Electoral commission officials in Iraq say they will not be able to meet Thursday's deadline to announce final results from landmark elections held nine days ago.
A spokesman for the Iraqi electoral commission, Farid Ayar, says the commission has to re-examine about 300 ballot boxes, which may have been tampered with.
Mr. Ayar says he does not know how long the review process will take. But he says the commission will not be able to announce final results on Thursday, as had been expected.
It is not known where the suspect ballot boxes come from, but commission officials told reporters on Monday that gunmen in the area of Mosul in northern Iraq stole ballots and tampered with boxes on election day.

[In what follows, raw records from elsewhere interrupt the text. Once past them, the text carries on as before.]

**config.mk**
```make
export PLATFORM = sky130hd
export DESIGN_NAME = nce_div
export DESIGN_NICKNAME = d
export VERILOG_FILES = /design/src/rtl/nce_pkg.sv /design/src/rtl/nce_div.sv
export SDC_FILE = /design/constraint.sdc
export NUM_CORES = 1
export LEC_CHECK = 0
export BUFFER_PORTS_ARGS = -buffer_cell sky130_fd_sc_hd__buf_2
export CAP_MARGIN = 20
export CORE_MARGIN = 1
export CORE_UTILIZATION = 55
export DETAILED_ROUTE_END_ITERATION = 16
export PLACE_DENSITY_LB_ADDON = 0.1
export SLEW_MARGIN = 40
export SYNTH_ARGS = -nofsm -noshare
export SYNTH_HDL_FRONTEND = slang
export SYNTH_SLANG_ARGS = --single-unit
```
**constraint.sdc**
```tcl
create_clock -name clk -period 3.41 [get_ports clk]
set_clock_uncertainty 0.05 [all_clocks]
set_input_delay 1.023 -clock clk [delete_from_list [all_inputs] [get_ports clk]]
set_output_delay 1.023 -clock clk [all_outputs]
set_load 0.02 [all_outputs]
```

Violence-plagued Mosul, with its mix of religious and ethnic groups, has been at the epicenter of election complaints for the past week.
Sunni Arabs, Christians, Kurds, Turkmen, and others have alleged that tens of thousands, if not hundreds of thousands, of people were disenfranchised because some polling centers never opened while others ran out of ballots. Some candidates charge that the votes of entire communities had to be thrown away because ballot boxes were not properly secured.
Commission officials released the last batch of partial results two days ago. The elections were held to choose seats in Iraq's new 275-member transitional assembly, 18 provincial councils and a regional parliament for the self-governing Kurdish area in the far north of the country.
With about 4.5 million votes tallied for the National Assembly race, the Shi'ite-dominated alliance backed by the country's most revered Shi'ite cleric, Grand Ayatollah Ali al-Sistani, is leading with slightly more than two million votes.
A Kurdish slate is in second place with about one million votes. And the largely-secular slate of current Interim Prime Minister Iyad Allawi is trailing in third place with about 620,000 votes.
Results from three provinces with large Sunni Arab populations, including Ninawa province with its capital in Mosul, have not been released. But in a sign of poor turnout overall by Sunni Arabs, returns from the predominantly-Sunni province of Salahadin showed the Shi'ite alliance of Ayatollah Sistani getting most of the 80 percent of votes counted there so far.
Leaders of the Shi'ite United Iraqi Alliance have said that they are confident they will increase their overall vote share to at least 55 percent, securing a dominant position in the new assembly and in the government the assembly is to establish.
That possibility has prompted deep fear among Sunni Arabs of being left out of the political process to draft the country's constitution. Many Sunni Arabs, who formed the core of Saddam Hussein's regime, did not vote because they either boycotted the polls or because of Sunni militant threats to kill anyone who participated.
In an interview with VOA, a senior member of the Shi'ite alliance and the current Iraqi finance minister, Adel Abdul-Mahdi, reiterated his group's commitment to forming an inclusive government.
"We are being very careful and we are saying with high voices that all parties should participate in drafting the constitution and participating in government and it is a joint venture for all Iraqis," he said.
But a Sunni Arab is not likely to fill the top government post.
The United Iraqi Alliance says it will demand the powerful post of prime minister in Iraq's next government. Mr. Abdul-Mahdi, the finance minister, is widely believed to have been already tapped for the job.